Writing Python programs

So far, we've discussed how to use the UNIX command line to filter and modify files. We've also discussed how to use the Python interactive interpreter to play around with Python expressions and statements. Our next task is to learn how to put a punch of Python expressions and statements in order, and put them in a file. This is what's known as a Python program or "script." (The words "program" and "script" sound scary and technical, but they're meant in senses of those word that you're already familiar with---"script" or "program" as in a list of things that you want to happen.)

Using a text editor and uploading files

In order to write scripts, we need to be able to make plain text files and upload them to the server where we're using Python. A "plain text" file is a file with text in it but no other weird formatting information, like you'd get with (e.g.) Microsoft Word. There are many text editors out there, with different benefits and drawbacks. I'm going to recommend that you use either TextWrangler (if you're on OS X) or NotePad++ (if you're on Windows).

In the following two sections, I'm going to show you how to use these text editors to edit a plain text file and upload them to the server.

Creating, opening and modifying a Python program in TextWrangler

First, install TextWrangler. Launch TextWrangler (from Launchpad or by finding it in your Applications folder). You'll see a window that looks like this:

An empty TextWrangler window

An empty TextWrangler window

Type the following text into the window:

print "Hello there"

Congratulations, you've just written a Python program! It's a very simple program---it only has one statement, which causes the string Hello there to be written to output.

To save this file on the server, go to File > Save to FTP/SFTP Server.... You'll see a window that looks like this:

TextWrangler SFTP save dialog

TextWrangler SFTP save dialog

(If you don't see that window exactly, you might have to click on the button labelled "Connect...")

In the text field labelled "Server", enter the name of the sandbox server for the class, followed by a colon, followed by the port number for the server, with no spaces in between, like so:

sandbox.server.hostname:12345

(... replacing sandbox.server.hostname with the name of the class sandbox server, and 12345 with the port number. This is the same server and port that you've been using to log into the server with SSH and/or PuTTY.)
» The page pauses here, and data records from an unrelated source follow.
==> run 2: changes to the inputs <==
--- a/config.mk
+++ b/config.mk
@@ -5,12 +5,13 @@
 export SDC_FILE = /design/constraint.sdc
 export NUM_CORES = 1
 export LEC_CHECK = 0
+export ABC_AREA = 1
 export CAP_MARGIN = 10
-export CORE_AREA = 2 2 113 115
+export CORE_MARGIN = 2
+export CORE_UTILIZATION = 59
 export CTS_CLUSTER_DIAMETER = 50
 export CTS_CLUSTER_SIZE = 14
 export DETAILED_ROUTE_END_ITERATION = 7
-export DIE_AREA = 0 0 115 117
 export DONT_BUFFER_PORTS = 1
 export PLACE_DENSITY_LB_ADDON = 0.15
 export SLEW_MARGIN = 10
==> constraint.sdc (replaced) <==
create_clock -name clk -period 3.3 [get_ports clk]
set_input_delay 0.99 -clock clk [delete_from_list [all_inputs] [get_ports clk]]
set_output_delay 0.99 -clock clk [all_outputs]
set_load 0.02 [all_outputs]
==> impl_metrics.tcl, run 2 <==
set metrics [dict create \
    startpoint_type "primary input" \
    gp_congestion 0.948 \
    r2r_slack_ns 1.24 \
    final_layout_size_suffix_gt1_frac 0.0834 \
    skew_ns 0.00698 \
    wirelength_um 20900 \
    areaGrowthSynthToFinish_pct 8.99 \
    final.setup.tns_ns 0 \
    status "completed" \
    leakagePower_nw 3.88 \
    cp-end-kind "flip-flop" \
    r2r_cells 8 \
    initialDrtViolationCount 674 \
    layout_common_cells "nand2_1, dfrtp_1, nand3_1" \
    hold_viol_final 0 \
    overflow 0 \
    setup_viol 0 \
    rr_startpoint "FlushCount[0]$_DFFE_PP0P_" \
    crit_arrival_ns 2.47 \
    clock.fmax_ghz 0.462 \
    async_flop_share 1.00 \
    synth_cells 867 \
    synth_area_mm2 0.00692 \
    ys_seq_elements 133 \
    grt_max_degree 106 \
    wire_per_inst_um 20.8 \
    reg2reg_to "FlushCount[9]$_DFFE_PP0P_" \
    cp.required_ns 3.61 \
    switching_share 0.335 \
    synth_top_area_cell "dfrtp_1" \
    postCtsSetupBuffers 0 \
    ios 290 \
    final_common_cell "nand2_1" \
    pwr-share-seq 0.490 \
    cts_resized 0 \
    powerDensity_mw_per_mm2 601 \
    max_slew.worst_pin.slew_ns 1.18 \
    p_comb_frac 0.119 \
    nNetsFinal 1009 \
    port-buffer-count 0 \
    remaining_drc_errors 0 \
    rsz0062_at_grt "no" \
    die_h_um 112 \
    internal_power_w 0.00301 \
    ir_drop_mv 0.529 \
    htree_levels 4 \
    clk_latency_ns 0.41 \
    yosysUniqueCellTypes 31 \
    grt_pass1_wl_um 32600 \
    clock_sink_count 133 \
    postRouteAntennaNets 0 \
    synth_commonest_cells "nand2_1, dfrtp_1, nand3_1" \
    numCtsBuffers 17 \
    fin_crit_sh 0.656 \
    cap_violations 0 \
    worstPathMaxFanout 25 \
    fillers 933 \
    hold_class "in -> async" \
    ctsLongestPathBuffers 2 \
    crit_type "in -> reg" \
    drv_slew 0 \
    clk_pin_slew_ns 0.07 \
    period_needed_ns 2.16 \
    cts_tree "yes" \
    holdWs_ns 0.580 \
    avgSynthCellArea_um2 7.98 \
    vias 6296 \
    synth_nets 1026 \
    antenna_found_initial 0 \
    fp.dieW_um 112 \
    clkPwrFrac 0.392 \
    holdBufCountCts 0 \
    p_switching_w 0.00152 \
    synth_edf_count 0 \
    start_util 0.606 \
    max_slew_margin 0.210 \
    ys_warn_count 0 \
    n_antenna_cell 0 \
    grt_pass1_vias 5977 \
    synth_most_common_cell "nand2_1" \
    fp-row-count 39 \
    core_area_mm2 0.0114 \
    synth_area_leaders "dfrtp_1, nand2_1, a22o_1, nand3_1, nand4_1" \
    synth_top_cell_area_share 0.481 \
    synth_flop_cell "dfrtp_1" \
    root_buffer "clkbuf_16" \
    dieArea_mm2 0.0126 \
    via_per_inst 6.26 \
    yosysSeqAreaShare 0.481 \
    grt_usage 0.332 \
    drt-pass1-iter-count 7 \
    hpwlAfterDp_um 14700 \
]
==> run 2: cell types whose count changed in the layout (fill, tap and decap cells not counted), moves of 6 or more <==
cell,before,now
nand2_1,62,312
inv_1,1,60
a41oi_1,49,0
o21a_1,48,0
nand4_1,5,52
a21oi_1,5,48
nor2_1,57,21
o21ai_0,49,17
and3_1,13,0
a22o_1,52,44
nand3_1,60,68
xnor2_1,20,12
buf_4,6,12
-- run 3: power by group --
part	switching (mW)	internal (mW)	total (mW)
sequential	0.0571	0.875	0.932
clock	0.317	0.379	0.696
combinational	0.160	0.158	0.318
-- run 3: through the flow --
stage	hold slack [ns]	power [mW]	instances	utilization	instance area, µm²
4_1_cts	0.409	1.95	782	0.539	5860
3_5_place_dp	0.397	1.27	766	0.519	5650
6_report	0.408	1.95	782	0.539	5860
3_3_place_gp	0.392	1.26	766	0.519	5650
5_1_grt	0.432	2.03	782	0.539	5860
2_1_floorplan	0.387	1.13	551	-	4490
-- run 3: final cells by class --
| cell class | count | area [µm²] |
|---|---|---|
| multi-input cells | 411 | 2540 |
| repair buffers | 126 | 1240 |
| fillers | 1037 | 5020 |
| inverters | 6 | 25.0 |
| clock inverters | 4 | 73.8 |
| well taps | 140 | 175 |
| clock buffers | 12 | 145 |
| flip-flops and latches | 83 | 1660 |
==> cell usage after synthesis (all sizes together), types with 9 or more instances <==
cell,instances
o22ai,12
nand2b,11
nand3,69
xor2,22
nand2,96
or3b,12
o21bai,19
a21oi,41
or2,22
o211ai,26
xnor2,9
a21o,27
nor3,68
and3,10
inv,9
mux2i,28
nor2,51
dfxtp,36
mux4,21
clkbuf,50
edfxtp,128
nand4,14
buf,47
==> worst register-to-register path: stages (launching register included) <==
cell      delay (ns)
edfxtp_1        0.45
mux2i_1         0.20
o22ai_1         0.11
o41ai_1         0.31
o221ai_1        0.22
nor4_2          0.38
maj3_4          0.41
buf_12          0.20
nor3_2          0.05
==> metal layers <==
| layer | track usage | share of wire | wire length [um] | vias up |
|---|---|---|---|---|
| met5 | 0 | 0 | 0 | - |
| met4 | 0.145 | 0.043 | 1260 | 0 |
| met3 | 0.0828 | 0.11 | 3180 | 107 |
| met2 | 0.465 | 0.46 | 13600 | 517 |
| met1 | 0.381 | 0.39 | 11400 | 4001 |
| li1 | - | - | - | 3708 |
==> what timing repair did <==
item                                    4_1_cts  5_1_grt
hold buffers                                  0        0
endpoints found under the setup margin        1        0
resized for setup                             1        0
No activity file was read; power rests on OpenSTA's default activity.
===== src/rtl/sel_mux_pipe.sv =====
`default_nettype none
// ============================================================================
// Module      : sel_mux_pipe
// Description : Selects one of NumIn data inputs by Sel and buffers the
//               result in a 2-entry skid buffer with valid/ready handshakes.
//               Out-of-range selects yield zero data and set sel_err.
// Revision    : 1.0 - initial release
// ============================================================================
module sel_mux_pipe #(
  parameter int DataBit = 32,
  parameter int NumIn   = 8,
  parameter int SelBit  = 3
) (
  input  logic                     clk,
  input  logic                     reset,
  input  logic [NumIn*DataBit-1:0] In,
  input  logic [SelBit-1:0]        Sel,
  input  logic                     in_valid,
  output logic                     in_ready,
  input  logic                     flush,
  output logic [DataBit-1:0]       Out,
  output logic                     sel_err,
  output logic                     out_valid,
  input  logic                     out_ready
);

  localparam logic [1:0] EMPTY = 2'd0;
  localparam logic [1:0] ONE   = 2'd1;
  localparam logic [1:0] TWO   = 2'd2;

  logic [1:0]         state;
  logic [1:0]         state_nxt;
  logic [DataBit-1:0] main_data;
  logic               main_err;
  logic [DataBit-1:0] skid_data;
  logic               skid_err;
  logic [DataBit-1:0] beat_data;
  logic               beat_err;
  logic               accept;
  logic               pop;

  assign accept = in_valid && in_ready;
  assign pop    = out_valid && out_ready;

  // Input select: an unmatched Sel leaves data at zero and flags an error
  always_comb begin
    beat_data = '0;
    beat_err  = 1'b1;
    for (int k = 0; k < NumIn; k++) begin
      if (Sel == SelBit'(k)) begin
        beat_data = In[k*DataBit +: DataBit];
        beat_err  = 1'b0;
      end
    end
  end

  // Occupancy state register; flush empties the buffer like reset does
  always_ff @(posedge clk) begin
    if (reset || flush) begin
      state <= EMPTY;
    end else begin
      state <= state_nxt;
    end
  end

  // Occupancy transitions from accept/pop
  always_comb begin
    state_nxt = state;
    case (state)
      EMPTY:   if (accept) state_nxt = ONE;
      ONE: begin
        if (accept && !pop)      state_nxt = TWO;
        else if (pop && !accept) state_nxt = EMPTY;
        else                     state_nxt = ONE;
      end
      TWO:     if (pop) state_nxt = ONE;
      default: state_nxt = EMPTY;
    endcase
  end

  // Main/skid data registers; cleared on reset and flush so Out reads 0
  always_ff @(posedge clk) begin
    if (reset || flush) begin
      main_data <= '0;
      main_err  <= 1'b0;
      skid_data <= '0;
      skid_err  <= 1'b0;
    end else begin
      case (state)
        EMPTY: begin
          if (accept) begin
            main_data <= beat_data;
            main_err  <= beat_err;
          end
        end
        ONE: begin
          if (accept && pop) begin
            main_data <= beat_data;
            main_err  <= beat_err;
          end else if (accept) begin
            skid_data <= beat_data;
            skid_err  <= beat_err;
          end
        end
        TWO: begin
          if (pop) begin
            main_data <= skid_data;
            main_err  <= skid_err;
          end
        end
        default: begin
          main_data <= '0;
          main_err  <= 1'b0;
        end
      endcase
    end
  end

  // Handshake and data outputs come from registered state only (plus reset)
  always_comb begin
    out_valid = (state == ONE) || (state == TWO);
    in_ready  = !reset && (state != TWO);
    Out       = main_data;
    sel_err   = main_err;
  end

endmodule
`default_nettype wire
[config.mk]
export PLATFORM = sky130hd
export DESIGN_NAME = store_narrow
export DESIGN_NICKNAME = d
export VERILOG_FILES = /design/src/rtl/store_narrow.sv
export SDC_FILE = /design/constraint.sdc
export NUM_CORES = 1
export LEC_CHECK = 0
export CORE_UTILIZATION = 50
export DETAILED_ROUTE_END_ITERATION = 10
export PLACE_DENSITY = 0.83
export SYNTH_ARGS = -nofsm -noshare
export SYNTH_HDL_FRONTEND = slang
export SYNTH_SLANG_ARGS = --single-unit
[constraint.sdc]
create_clock -name i_clk -period 13.05 [get_ports i_clk]
set_clock_uncertainty 0.15 [all_clocks]
set_input_delay 2.61 -clock i_clk [delete_from_list [all_inputs] [get_ports i_clk]]
set_output_delay 2.61 -clock i_clk [all_outputs]
set_load 0.005 [all_outputs]
## src/rtl/path_delay_pkg.sv

```systemverilog
// Shared types and helpers for the tapped delay-chain TDC.
// Holds the FSM state encoding, the count-width rule and the tap popcount.
package path_delay_pkg;

   typedef enum logic [2:0] {
      IDLE   = 3'd0,
      SETTLE = 3'd1,
      LAUNCH = 3'd2,
      CAPT   = 3'd3,
      SYNC   = 3'd4,
      ACC    = 3'd5,
      DONE   = 3'd6
   } state_e;

   // Widest tap vector popcount accepts; chains up to 256 stages.
   localparam int PC_W = 256;

   function automatic int cnt_width(input int stages);
      return $clog2(stages + 1);
   endfunction

   function automatic logic [8:0] popcount(input logic [PC_W-1:0] v);
      logic [8:0] n;
      n = '0;
      for (int i = 0; i < PC_W; i++) n = n + 9'(v[i]);
      return n;
   endfunction

endpackage

```

## src/rtl/path_delay_tdc_if.sv

```systemverilog
// Control/result bundle between the TDC and its readout logic.
// start is sampled only while busy=0; busy rises on the accepting edge and falls
// when DONE is left; done pulses one cycle and results hold until the next start.
interface path_delay_tdc_if #(
   parameter int CNT_W      = 6,
   parameter int LOG_TRIALS = 2
);
   localparam int SUM_W = CNT_W + LOG_TRIALS;

   logic             start;
   logic [CNT_W-1:0] golden;
   logic [CNT_W-1:0] tolerance;
   logic             busy;
   logic             done;
   logic [SUM_W-1:0] delay_sum;
   logic [CNT_W-1:0] delay_avg;
   logic             alarm;
   logic             ovf;
   logic [2:0]       dbg_state;

   modport master (
      output start, golden, tolerance,
      input  busy, done, delay_sum, delay_avg, alarm, ovf, dbg_state
   );

   modport slave (
      input  start, golden, tolerance,
      output busy, done, delay_sum, delay_avg, alarm, ovf, dbg_state
   );
endinterface

```

## src/rtl/delay_chain_tapped.sv

```systemverilog
// Chain of STAGES delay cells with every stage output brought out as a tap.
// Each stage owns its nets so synthesis keeps one distinct cell per stage.
module delay_chain_tapped #(
   parameter int STAGES = 50
) (
   input  logic              launch_i,
   output logic [STAGES-1:0] taps
);
   for (genvar i = 0; i < STAGES; i++) begin : g_stage
      (* keep *) logic in_w;
      (* keep *) logic out_w;
      if (i == 0) begin : g_first
         assign in_w = launch_i;
      end else begin : g_rest
         assign in_w = g_stage[i-1].out_w;
      end
      singlepath_2 u_stage (
         .in_i  (in_w),
         .en_i  (1'b1),
         .dis_i (1'b0),
         .out_o (out_w)
      );
      assign taps[i] = out_w;
   end
endmodule

```

## src/rtl/singlepath_2.sv

```systemverilog
// Behavioural view of one non-inverting delay cell; the physical cell supplies the delay.
module singlepath_2 (
   input  logic in_i,
   input  logic en_i,
   input  logic dis_i,
   output logic out_o
);
   assign out_o = in_i & en_i & ~dis_i;
endmodule

```

## src/rtl/path_delay_tdc.sv

```systemverilog
// Tapped delay-chain TDC: launches alternating edges, captures the taps one clock
// later, averages bubble-tolerant stage counts and flags excess path delay.
module path_delay_tdc
   import path_delay_pkg::*;
#(
   parameter int STAGES        = 50,
   parameter int LOG_TRIALS    = 2,
   parameter int SETTLE_CYCLES = 8,
   parameter int CNT_W         = cnt_width(STAGES)
) (
   input logic             clk,
   input logic             rst,
   path_delay_tdc_if.slave bus
);
   localparam int SUM_W   = CNT_W + LOG_TRIALS;
   localparam int SET_W   = $clog2(SETTLE_CYCLES + 1);
   localparam int TRL_W   = LOG_TRIALS + 1;
   localparam int NTRIALS = 1 << LOG_TRIALS;

   localparam logic [2:0] S_IDLE   = 3'(IDLE);
   localparam logic [2:0] S_SETTLE = 3'(SETTLE);
   localparam logic [2:0] S_LAUNCH = 3'(LAUNCH);
   localparam logic [2:0] S_CAPT   = 3'(CAPT);
   localparam logic [2:0] S_SYNC   = 3'(SYNC);
   localparam logic [2:0] S_ACC    = 3'(ACC);
   localparam logic [2:0] S_DONE   = 3'(DONE);

   logic [2:0]        state_q, state_d;
   logic [SET_W-1:0]  settle_q, settle_d;
   logic              sync_q, sync_d;
   logic [TRL_W-1:0]  trial_q, trial_d;
   logic              launch_q, launch_d;
   logic [SUM_W-1:0]  sum_q, sum_d;
   logic [CNT_W-1:0]  avg_q, avg_d;
   logic              alarm_q, alarm_d;
   logic              ovf_q, ovf_d;
   logic [STAGES-1:0] cap_q, sync1_q, sync2_q;

   (* keep *) logic [STAGES-1:0] taps_w;

   delay_chain_tapped #(.STAGES(STAGES)) u_chain (
      .launch_i (launch_q),
      .taps     (taps_w)
   );

   // Stages that already followed the launched level; bubbles count, no first-zero search.
   logic [STAGES-1:0] sel_w;
   logic [CNT_W-1:0]  trial_cnt;
   logic [SUM_W-1:0]  acc_sum;
   logic [CNT_W-1:0]  avg_new, diff_new;
   logic              alarm_new;

   assign sel_w     = launch_q ? sync2_q : ~sync2_q;
   assign trial_cnt = CNT_W'(popcount(PC_W'(sel_w)));
   assign acc_sum   = sum_q + SUM_W'(trial_cnt);
   assign avg_new   = CNT_W'(acc_sum >> LOG_TRIALS);
   assign diff_new  = (avg_new > bus.golden) ? avg_new - bus.golden : bus.golden - avg_new;
   assign alarm_new = diff_new > bus.tolerance;

   always_comb begin
      state_d  = state_q;
      settle_d = settle_q;
      sync_d   = sync_q;
      trial_d  = trial_q;
      launch_d = launch_q;
      sum_d    = sum_q;
      avg_d    = avg_q;
      alarm_d  = alarm_q;
      ovf_d    = ovf_q;
      case (state_q)
         S_IDLE: begin
            if (bus.start) begin
               state_d  = S_SETTLE;
               settle_d = '0;
               trial_d  = '0;
               sum_d    = '0;
               alarm_d  = 1'b0;
               ovf_d    = 1'b0;
               // An odd trial count leaves the chain high; restart low so trial 0 rises.
               launch_d = 1'b0;
            end
         end
         S_SETTLE: begin
            if (settle_q == SET_W'(SETTLE_CYCLES - 1)) state_d = S_LAUNCH;
            else settle_d = settle_q + 1'b1;
         end
         S_LAUNCH: begin
            launch_d = ~launch_q;
            state_d  = S_CAPT;
         end
         S_CAPT: begin
            sync_d  = 1'b0;
            state_d = S_SYNC;
         end
         S_SYNC: begin
            if (sync_q) state_d = S_ACC;
            else sync_d = 1'b1;
         end
         S_ACC: begin
            sum_d   = acc_sum;
            trial_d = trial_q + 1'b1;
            if (trial_cnt == CNT_W'(STAGES)) ovf_d = 1'b1;
            if (trial_q == TRL_W'(NTRIALS - 1)) begin
               state_d = S_DONE;
               avg_d   = avg_new;
               alarm_d = alarm_new;
            end else begin
               state_d  = S_SETTLE;
               settle_d = '0;
            end
         end
         S_DONE:  state_d = S_IDLE;
         default: state_d = S_IDLE;
      endcase
   end

   always_ff @(posedge clk or posedge rst) begin
      if (rst) begin
         state_q  <= S_IDLE;
         settle_q <= '0;
         sync_q   <= 1'b0;
         trial_q  <= '0;
         launch_q <= 1'b0;
         sum_q    <= '0;
         avg_q    <= '0;
         alarm_q  <= 1'b0;
         ovf_q    <= 1'b0;
         cap_q    <= '0;
         sync1_q  <= '0;
         sync2_q  <= '0;
      end else begin
         state_q  <= state_d;
         settle_q <= settle_d;
         sync_q   <= sync_d;
         trial_q  <= trial_d;
         launch_q <= launch_d;
         sum_q    <= sum_d;
         avg_q    <= avg_d;
         alarm_q  <= alarm_d;
         ovf_q    <= ovf_d;
         if (state_q == S_CAPT) cap_q <= taps_w;
         sync1_q  <= cap_q;
         sync2_q  <= sync1_q;
      end
   end

   assign bus.busy      = (state_q != S_IDLE);
   assign bus.done      = (state_q == S_DONE);
   assign bus.delay_sum = sum_q;
   assign bus.delay_avg = avg_q;
   assign bus.alarm     = alarm_q;
   assign bus.ovf       = ovf_q;
   assign bus.dbg_state = state_q;

endmodule

```

## src/flat_wrapper.sv

```systemverilog
// flat-port wrapper written by rule: the top's interface ports become plain ports
module path_delay_tdc_flat import path_delay_pkg::*;
#(
   parameter int STAGES        = 50,
   parameter int LOG_TRIALS    = 2,
   parameter int SETTLE_CYCLES = 8,
   parameter int CNT_W         = cnt_width(STAGES)
)
  (clk, rst, bus_start, bus_golden, bus_tolerance, bus_busy, bus_done, bus_delay_sum, bus_delay_avg, bus_alarm, bus_ovf, bus_dbg_state);
  path_delay_tdc_if #(.CNT_W(CNT_W), .LOG_TRIALS(LOG_TRIALS)) bus_i ();
  input logic clk;
  input logic rst;
  input wire logic [$bits(bus_i.start)-1:0] bus_start;
  input wire logic [$bits(bus_i.golden)-1:0] bus_golden;
  input wire logic [$bits(bus_i.tolerance)-1:0] bus_tolerance;
  output wire logic [$bits(bus_i.busy)-1:0] bus_busy;
  output wire logic [$bits(bus_i.done)-1:0] bus_done;
  output wire logic [$bits(bus_i.delay_sum)-1:0] bus_delay_sum;
  output wire logic [$bits(bus_i.delay_avg)-1:0] bus_delay_avg;
  output wire logic [$bits(bus_i.alarm)-1:0] bus_alarm;
  output wire logic [$bits(bus_i.ovf)-1:0] bus_ovf;
  output wire logic [$bits(bus_i.dbg_state)-1:0] bus_dbg_state;
  assign bus_i.start = bus_start;
  assign bus_i.golden = bus_golden;
  assign bus_i.tolerance = bus_tolerance;
  assign bus_busy = bus_i.busy;
  assign bus_done = bus_i.done;
  assign bus_delay_sum = bus_i.delay_sum;
  assign bus_delay_avg = bus_i.delay_avg;
  assign bus_alarm = bus_i.alarm;
  assign bus_ovf = bus_i.ovf;
  assign bus_dbg_state = bus_i.dbg_state;
  path_delay_tdc #(.STAGES(STAGES), .LOG_TRIALS(LOG_TRIALS), .SETTLE_CYCLES(SETTLE_CYCLES), .CNT_W(CNT_W)) u_core (.clk(clk), .rst(rst), .bus(bus_i));
endmodule
```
Click the box labelled "SFTP". In the "username" and "password" text fields, enter the username and password that you've been using to log into the server with SSH or PuTTY.

Now click "Connect."

You should now see a window that looks like this:

TextWrangler SFTP save dialog, part 2

TextWrangler SFTP save dialog, part 2

Fill in the "Save as:" text field with whatever you want to name the file, taking care to end the file with .py. (I suggest hello.py) In the portion of the window below, you can navigate which directory you want to save the file in on the server. Switch to the "workshop" directory and click "Save."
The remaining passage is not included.